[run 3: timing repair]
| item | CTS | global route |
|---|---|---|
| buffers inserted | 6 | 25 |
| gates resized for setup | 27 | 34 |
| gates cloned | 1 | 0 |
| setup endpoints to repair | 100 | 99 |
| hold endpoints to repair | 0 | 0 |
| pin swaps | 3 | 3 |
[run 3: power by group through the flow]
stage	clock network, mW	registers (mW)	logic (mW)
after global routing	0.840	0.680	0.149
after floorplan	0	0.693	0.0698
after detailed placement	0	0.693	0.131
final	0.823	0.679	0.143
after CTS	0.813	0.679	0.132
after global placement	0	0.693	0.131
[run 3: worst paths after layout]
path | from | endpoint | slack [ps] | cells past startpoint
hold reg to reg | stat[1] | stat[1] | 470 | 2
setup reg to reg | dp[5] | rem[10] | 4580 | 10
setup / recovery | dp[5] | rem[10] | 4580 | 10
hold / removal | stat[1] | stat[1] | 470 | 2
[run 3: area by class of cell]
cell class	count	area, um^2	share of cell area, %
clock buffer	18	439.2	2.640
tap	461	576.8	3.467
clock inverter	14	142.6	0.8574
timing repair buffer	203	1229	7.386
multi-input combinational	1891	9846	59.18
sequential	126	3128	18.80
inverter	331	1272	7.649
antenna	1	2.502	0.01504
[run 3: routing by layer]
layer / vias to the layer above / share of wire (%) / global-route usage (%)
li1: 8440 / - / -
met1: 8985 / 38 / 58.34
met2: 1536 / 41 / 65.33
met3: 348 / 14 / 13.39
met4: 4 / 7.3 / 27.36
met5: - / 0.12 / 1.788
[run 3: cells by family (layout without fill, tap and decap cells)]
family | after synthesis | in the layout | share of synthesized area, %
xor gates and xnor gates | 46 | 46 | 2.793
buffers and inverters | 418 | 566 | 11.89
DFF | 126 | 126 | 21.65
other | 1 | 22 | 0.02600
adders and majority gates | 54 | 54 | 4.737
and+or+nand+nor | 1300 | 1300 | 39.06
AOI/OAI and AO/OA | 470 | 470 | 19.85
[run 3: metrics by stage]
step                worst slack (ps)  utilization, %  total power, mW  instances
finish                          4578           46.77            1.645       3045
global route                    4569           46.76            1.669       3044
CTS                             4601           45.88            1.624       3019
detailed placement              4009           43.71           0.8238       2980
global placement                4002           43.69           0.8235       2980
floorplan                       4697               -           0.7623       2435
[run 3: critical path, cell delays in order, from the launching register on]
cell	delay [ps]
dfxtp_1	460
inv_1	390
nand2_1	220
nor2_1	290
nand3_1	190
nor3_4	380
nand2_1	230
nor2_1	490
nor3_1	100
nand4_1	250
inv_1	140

* * *

Every line of the listing that includes the word "from" forms the answer.

path | from | endpoint | slack [ps] | cells past startpoint
[run 3: critical path, cell delays in order, from the launching register on]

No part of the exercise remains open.